Ceuta y Melilla, al menos en los últimos 30 años, son, sobre el papel, dos islas de democracia rodeadas de territorio marroquí, cuyo régimen no es precisamente un modelo, ni siquiera cuando desde el Palacio Real, se reivindican ambos enclaves. Hassan II fue un déspota cruel. Con otros métodos, su hijo y sucesor Mohamed VI, también. Un lavado de cara institucional –cinco ministerios claves siguen sin responder ante el Parlamento marroquí—y a seguir. De otra forma no se explica, en los últimos quince años, el ansia de los más desfavorecidos entre los marroquíes en cruzar el estrecho de Gibraltar para intentar encontrar en Europa una vida mejor.

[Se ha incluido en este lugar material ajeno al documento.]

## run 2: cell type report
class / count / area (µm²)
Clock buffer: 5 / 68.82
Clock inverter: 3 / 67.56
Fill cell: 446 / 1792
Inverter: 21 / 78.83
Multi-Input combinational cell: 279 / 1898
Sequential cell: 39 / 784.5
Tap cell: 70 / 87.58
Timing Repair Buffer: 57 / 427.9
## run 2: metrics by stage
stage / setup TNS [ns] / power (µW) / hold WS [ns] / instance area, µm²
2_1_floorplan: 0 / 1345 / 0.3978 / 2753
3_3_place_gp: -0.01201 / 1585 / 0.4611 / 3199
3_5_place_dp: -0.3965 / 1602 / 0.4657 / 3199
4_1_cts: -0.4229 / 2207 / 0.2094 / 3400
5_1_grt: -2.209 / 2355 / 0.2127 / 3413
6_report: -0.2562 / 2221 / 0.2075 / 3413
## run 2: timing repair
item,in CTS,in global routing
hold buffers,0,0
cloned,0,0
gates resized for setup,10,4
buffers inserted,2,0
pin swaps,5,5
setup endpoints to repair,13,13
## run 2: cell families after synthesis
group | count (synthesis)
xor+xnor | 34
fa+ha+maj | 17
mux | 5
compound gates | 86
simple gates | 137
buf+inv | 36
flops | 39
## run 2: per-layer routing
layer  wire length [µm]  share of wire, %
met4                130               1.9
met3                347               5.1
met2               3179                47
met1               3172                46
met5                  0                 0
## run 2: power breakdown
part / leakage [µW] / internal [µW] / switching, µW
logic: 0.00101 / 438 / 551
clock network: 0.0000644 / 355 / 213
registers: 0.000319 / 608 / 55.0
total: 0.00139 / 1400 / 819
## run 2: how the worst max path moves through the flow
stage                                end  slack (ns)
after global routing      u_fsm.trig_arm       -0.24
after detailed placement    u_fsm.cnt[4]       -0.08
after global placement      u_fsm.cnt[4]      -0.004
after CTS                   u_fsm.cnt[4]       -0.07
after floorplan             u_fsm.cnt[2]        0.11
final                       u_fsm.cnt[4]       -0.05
==> src/rtl/tdm_frame_serializer.sv <==
module tdm_frame_serializer
  import tdm_ser_pkg::*;
#(
  parameter int MAX_SLOTS = 8,
  parameter int MAX_WIDTH = 32
) (
  input  logic                           clk,
  input  logic                           rstN,
  input  logic                           bckEn,
  input  logic                           runEn,
  input  logic [$clog2(MAX_SLOTS+1)-1:0] cfgSlots,
  input  logic [$clog2(MAX_WIDTH+1)-1:0] cfgSlotWidth,
  input  logic [$clog2(MAX_WIDTH+1)-1:0] cfgSampleWidth,
  input  logic [1:0]                     cfgFormat,
  input  logic [MAX_SLOTS-1:0]           cfgChanMask,
  input  logic                           cfgMono,
  input  logic                           cfgLsbFirst,
  input  logic [MAX_WIDTH-1:0]           fifoData,
  input  logic                           fifoEmpty,
  output logic                           fifoPop,
  output logic                           wsOut,
  output logic                           sdOut,
  output logic                           underflow
);

  localparam int SW_W  = $clog2(MAX_WIDTH + 1);
  localparam int BIT_W = $clog2(MAX_WIDTH);

  strobe_t          strb;
  logic [BIT_W-1:0] bitIdx;
  logic [SW_W-1:0]  smpWidthQ;
  fmt_e             fmtQ;
  logic             monoQ;
  logic             lsbFirstQ;
  logic             frameRunning;

  tdm_ser_ctrl #(
    .MAX_SLOTS(MAX_SLOTS),
    .MAX_WIDTH(MAX_WIDTH)
  ) i_ctrl (
    .clk           (clk),
    .rstN          (rstN),
    .bckEn         (bckEn),
    .runEn         (runEn),
    .cfgSlots      (cfgSlots),
    .cfgSlotWidth  (cfgSlotWidth),
    .cfgSampleWidth(cfgSampleWidth),
    .cfgFormat     (cfgFormat),
    .cfgChanMask   (cfgChanMask),
    .cfgMono       (cfgMono),
    .cfgLsbFirst   (cfgLsbFirst),
    .strb          (strb),
    .bitIdx        (bitIdx),
    .smpWidthQ     (smpWidthQ),
    .fmtQ          (fmtQ),
    .monoQ         (monoQ),
    .lsbFirstQ     (lsbFirstQ),
    .wsOut         (wsOut),
    .running       (frameRunning)
  );

  tdm_ser_dp #(
    .MAX_WIDTH(MAX_WIDTH)
  ) i_dp (
    .clk       (clk),
    .rstN      (rstN),
    .strb      (strb),
    .bitIdx    (bitIdx),
    .smpWidthQ (smpWidthQ),
    .fmtQ      (fmtQ),
    .monoQ     (monoQ),
    .lsbFirstQ (lsbFirstQ),
    .fifoData  (fifoData),
    .fifoEmpty (fifoEmpty),
    .fifoPop   (fifoPop),
    .sdOut     (sdOut),
    .underflow (underflow)
  );

endmodule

Los dos enclaves españoles, no obstante, tampoco son Jauja para quienes, con orígenes étnicos no peninsulares, son ciudadanos con DNI y NIF. Pese a ello siguen siendo, al menos entre sus conciudadanos, ciudadanos de segunda. Hoy por hoy esto es lo que hay. Con o sin visita regia. Con o sin explosión de españolismo al rajoniano modo.

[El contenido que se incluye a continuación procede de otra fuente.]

$ cat config.mk
export PLATFORM = sky130hd
export DESIGN_NAME = vsync_commit
export DESIGN_NICKNAME = d
export VERILOG_FILES = /design/src/rtl/vsc_pkg.sv /design/src/rtl/vsc_blank_meter.sv /design/src/rtl/vsc_commit_ctrl.sv /design/src/rtl/vsc_active_bank.sv /design/src/rtl/vsync_commit.sv
export SDC_FILE = /design/constraint.sdc
export NUM_CORES = 1
export LEC_CHECK = 0
export ABC_AREA = 1
export BUFFER_PORTS_ARGS = -buffer_cell sky130_fd_sc_hd__buf_2
export CAP_MARGIN = 10
export CORE_MARGIN = 2
export CORE_UTILIZATION = 30
export DETAILED_ROUTE_END_ITERATION = 10
export GPL_ROUTABILITY_DRIVEN = 0
export SYNTH_ARGS = -nofsm -noshare
export SYNTH_HDL_FRONTEND = slang
export SYNTH_SLANG_ARGS = --single-unit
$ cat constraint.sdc
create_clock -name clk -period 2.2 [get_ports clk]
set_input_delay 0.44 -clock clk [delete_from_list [all_inputs] [get_ports clk]]
set_output_delay 0.44 -clock clk [all_outputs]
set_load 0.01 [all_outputs]
$ cat src/rtl/vsc_pkg.sv
package vsc_pkg;

    // default vertical-blank qualifier: 300 us at 125 MHz
    localparam int unsigned SYS_CLK_MHZ       = 125;
    localparam int unsigned VB_MIN_US         = 300;
    localparam int unsigned VB_DEFAULT_CYCLES = SYS_CLK_MHZ * VB_MIN_US;

    typedef enum logic {
        MODE_SYNC = 1'b0,
        MODE_THRU = 1'b1
    } commit_mode_e;

    typedef struct packed {
        logic load;    // copy holding bus into active bank this edge
        logic strobe;  // this load came through the synchronised path
    } commit_t;

    function automatic commit_mode_e mode_of(input logic refresh_off);
        return refresh_off ? MODE_THRU : MODE_SYNC;
    endfunction

endpackage

$ cat src/rtl/vsc_blank_meter.sv
module vsc_blank_meter #(
    parameter int unsigned MIN_CYC = vsc_pkg::VB_DEFAULT_CYCLES
) (
    input  logic clk,
    input  logic rst,
    input  logic blank_in,
    output logic vb_hit
);
    localparam int unsigned CW = $clog2(MIN_CYC + 1);
    localparam logic [CW-1:0] SAT  = CW'(MIN_CYC);
    localparam logic [CW-1:0] LAST = CW'(MIN_CYC - 1);

    logic [CW-1:0] run_len;

    // run length of consecutive high samples, saturating at the threshold
    always_ff @(posedge clk) begin
        if (rst) begin
            run_len <= '0;
        end else if (!blank_in) begin
            run_len <= '0;
        end else if (run_len != SAT) begin
            run_len <= run_len + 1'b1;
        end
    end

    // true on the edge that completes the MIN_CYC-th high sample
    assign vb_hit = blank_in && (run_len == LAST);

endmodule

$ cat src/rtl/vsc_commit_ctrl.sv
module vsc_commit_ctrl
    import vsc_pkg::*;
(
    input  logic    clk,
    input  logic    rst,
    input  logic    vb_hit,
    input  logic    bus_busy,
    input  logic    refresh_off,
    output commit_t ctl,
    output logic    refresh_pulse
);
    commit_mode_e mode;
    logic         sync_go;

    assign mode    = mode_of(refresh_off);
    assign sync_go = (mode == MODE_SYNC) && vb_hit && !bus_busy;

    always_comb begin
        ctl.strobe = sync_go;
        ctl.load   = sync_go || (mode == MODE_THRU);
    end

    always_ff @(posedge clk) begin
        if (rst) begin
            refresh_pulse <= 1'b0;
        end else begin
            refresh_pulse <= ctl.strobe;
        end
    end

endmodule

$ cat src/rtl/vsc_active_bank.sv
module vsc_active_bank #(
    parameter int unsigned NUM_REGS = 11,
    parameter int unsigned REG_W    = 8
) (
    input  logic                      clk,
    input  logic                      rst,
    input  logic                      load,
    input  logic [NUM_REGS*REG_W-1:0] hold_bus,
    output logic [NUM_REGS*REG_W-1:0] active_bus
);
    for (genvar i = 0; i < NUM_REGS; i++) begin : g_reg
        logic [REG_W-1:0] val;
        always_ff @(posedge clk) begin
            if (rst) begin
                val <= '0;
            end else if (load) begin
                val <= hold_bus[i*REG_W +: REG_W];
            end
        end
        assign active_bus[i*REG_W +: REG_W] = val;
    end

endmodule

$ cat src/rtl/vsync_commit.sv
module vsync_commit
    import vsc_pkg::*;
#(
    parameter int unsigned NUM_REGS      = 11,
    parameter int unsigned REG_W         = 8,
    parameter int unsigned VB_MIN_CYCLES = VB_DEFAULT_CYCLES
) (
    input  logic                      clk,
    input  logic                      rst,
    input  logic [NUM_REGS*REG_W-1:0] hold_bus,
    input  logic                      bus_busy,
    input  logic                      blank_in,
    input  logic                      refresh_off,
    output logic [NUM_REGS*REG_W-1:0] active_bus,
    output logic                      refresh_pulse
);
    logic    vb_hit;
    commit_t ctl;

    vsc_blank_meter #(.MIN_CYC(VB_MIN_CYCLES)) u_meter (
        .clk      (clk),
        .rst      (rst),
        .blank_in (blank_in),
        .vb_hit   (vb_hit)
    );

    vsc_commit_ctrl u_ctrl (
        .clk           (clk),
        .rst           (rst),
        .vb_hit        (vb_hit),
        .bus_busy      (bus_busy),
        .refresh_off   (refresh_off),
        .ctl           (ctl),
        .refresh_pulse (refresh_pulse)
    );

    vsc_active_bank #(.NUM_REGS(NUM_REGS), .REG_W(REG_W)) u_bank (
        .clk        (clk),
        .rst        (rst),
        .load       (ctl.load),
        .hold_bus   (hold_bus),
        .active_bus (active_bus)
    );

endmodule

==> reports/results.tsv, run 1 <==
metric	value	unit
status	complete, no violations	
vias in the first global route	4139	
Cell Count, Final, Fillers Out	1088	
top-level I/O count	182	
worst rel slew slack	65.5	%
worst-path cell chain	ha_1 > nand2_1 > inv_1 > nand3_1 > nor2_1 > nand2_8 > buf_12 > a21oi_1 > nor2_1	
max_cap viols	0	
CTS tree	done	
LEAKAGE	3.32	nW
Avg Inst Size Synth	7.15	sq um
Row Count	47	
Final Power	0.00434	W
final setup vio count	0	
syn_nets	800	
die area	0.0178	sq mm
Hold Violations, Final	0	
nets@finish	958	
Pre-antenna DRT Iters	4	
H-tree Lvls	3	
minimum clock period	1.81	ns
CP most frequent cell	nor2_1	
largest area contributor in the netlist	dfxtp_1	
dpl cells	1072	
initial antenna violation count	0	
vias per cell	4.29	
Resized cells post-CTS	0	
Critical Path AT	2.07	ns
initial DRC count	180	
Clock Latency Late Sink	0.35	ns
first-pass GRT wire length	20000	microns
clk slew on worst S/H paths	0.08	ns
clk sinks	105	
gr ovfl total	0	
clock skew	0.0124	ns
WHS	0.269	ns
CTS root buf	clkbuf_16	
setup bufs post-CTS	0	
Final Cycle Share	82.4	%
Post-DP HPWL	8730	microns
Distinct cells, synth	25	
clock buffer depth	2	
WP data required	2.45	ns
area share of the largest cell type after synthesis	41.7	%
Global Route Usage Sum	13.9	%
Pwr Density	679	mW/mm^2
Setup crit end kind	flop	
Yosys Warn Count	0	
Final Max Tran Viols	0	
f_max	552	MHz
Synth area leaders	dfxtp_1 (42%), nand3_2 (9.9%), a21oi_1 (9.1%)	
Post-Route WL	12600	microns
Synth Instances	705	
Worst Tran Pin Value	0.518	ns
layout cells sized above 1	30.6	%
Seq/Total Area, Yosys	41.7	%
Antenna Cells	0	
Post-CTS Hold Buffers	0	
met2 GRT Util	22.1	%
Synth Register Bits	105	
Fillers	1783	
Port Buf Inserts	181	
synthesis-to-finish area growth	27.0	%
RSZ-0062 raised after global routing	no	
wire length per cell	11.6	microns
CORE AREA	0.0165	sq mm
crit-path max FO	82	
largest net degree at the start of global routing	96	
Die H	134	microns
CTS buffer count	9	
critical path type	flop to flop	
DRT antenna net count	0	
met1 global-route usage	17.5	%
met3 usage	3.88	%
Setup TNS Final	0	ns
VDD IR max	354	uV
HP Class	input port to flop	
DRC violations left	0	
global route hottest layer	met2	
slowest CP cell	dfxtp_1	
Worst Setup Start Kind	flop	
mapped cell area	0.00504	sq mm
CP peak stage delay	0.38	ns
Initial Util	30.5	%
routed vias	4668	
Die X-Extent	134	microns
## kinds of logic after synthesis
group	after synthesis	synth area share [%]
simple gates	338	33.1
flops	105	41.7
compound gates	99	9.96
xor+xnor	6	1.04
buf+inv	155	13.7
fa+ha+maj	2	0.497
## metrics by stage
step,setup WS (ns),utilization (%),instance area [sq um]
floorplan,0.712,-,5040
global placement,0.410,36.9,6100
detailed placement,0.395,36.9,6100
CTS,0.398,38.7,6400
global route,0.224,38.7,6400
finish,0.387,38.7,6400
## worst paths after layout
kind / startpoint / end / slack [ns] / cells after the start
hold / removal: rst / u_ctrl.refresh_pulse / 0.27 / 2
hold reg to reg: u_meter.run_len[11] / u_meter.run_len[11] / 0.47 / 2
setup reg to reg: u_meter.run_len[1] / u_bank.g_reg[7].val[2] / 0.39 / 9
setup / recovery: u_meter.run_len[1] / u_bank.g_reg[7].val[2] / 0.39 / 9
## worst max-delay path, delay by kind of cell (launching register included)
family / cells / cell delay (ns)
adder cells (fa/ha/maj): 1 / 0.22
flip-flops: 1 / 0.38
buffers and inverters: 2 / 0.28
AO/OA/AOI/OAI: 1 / 0.20
AND/OR/NAND/NOR: 5 / 0.57
## power breakdown
part / leakage [nW] / internal [W] / switching (W)
logic: 2.31 / 0.000286 / 0.000352
clock network: 0.142 / 0.000852 / 0.000785
registers: 0.870 / 0.00202 / 0.0000528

Tanto Don Juan Carlos como el Gobierno de Rodríguez Zapatero se han apuntado un tanto y es de justicia reconocerlo. Y si no le gusta a Mohamed VI y al Majzen –el entramado palaciego e institucional marroquí de inequívoco aroma mafioso—pues qué se le va a hacer. El titular de la Corona española, faltaría más, se mueve
De este lado del Estrecho, sin embargo, entre los otros nacionalistas, las manifestaciones de entusiasmo de unos españoles no han sentado nada bien. También era de esperar. Los hay que se empeñan en ver el folklore identitario en casa ajena y no ver el patrioterismo en la propia. Criticar como ha hecho Carod-Rovira (Josep Lluís, aquí y en China), por el que, a pesar de los pesares, el columnista sigue sintiendo respeto intelectual y afecto personal, el flamear de unos miles de banderas españolas, ayer en Ceuta y hoy en Melilla, diciendo que se trata de un españolismo trasnochado, no sólo es una contradicción, sino, además, una melonada en quien –y está en su legítimo derecho en hacerlo—afirma no sentirse ni considerarse español. ¿Si no es español, qué diablos le va y le viene en entusiasmos rojigualdas que le son ajenos?. Claro que quien critica ondear de banderas, no tiene empacho ninguno, en las ocasiones que marca su particular calendario celebratorio, en darse baños de patriotismo a la catalana con proliferación de senyeres. Es un derecho que nadie, salvo los del PP, guardianes de vayan ustedes a saber qué rancias esencias, le discute. Y si Carod-Rovira experimenta un subidón de patrioterina, pues eso, que lo disfrute con salud. Estos colocones, todavía –veremos por cuánto tiempo-- , siguen siendo legales y no restan puntos en el carnet de conducir.
Nada hay más parecido a un exacerbado nacionalista catalán –o vasco, o gallego, o de las Batuecas—que un nacionalista español, de esos que no se quitan de la boca lo del orgullo constitucional y lo de la intangibilidad de la bandera rojigualda. Marchando una de patriotismos a gusto, por supuesto, de cada consumidor, aunque las enseñas a agitar vengan ya de China. Que no decaiga.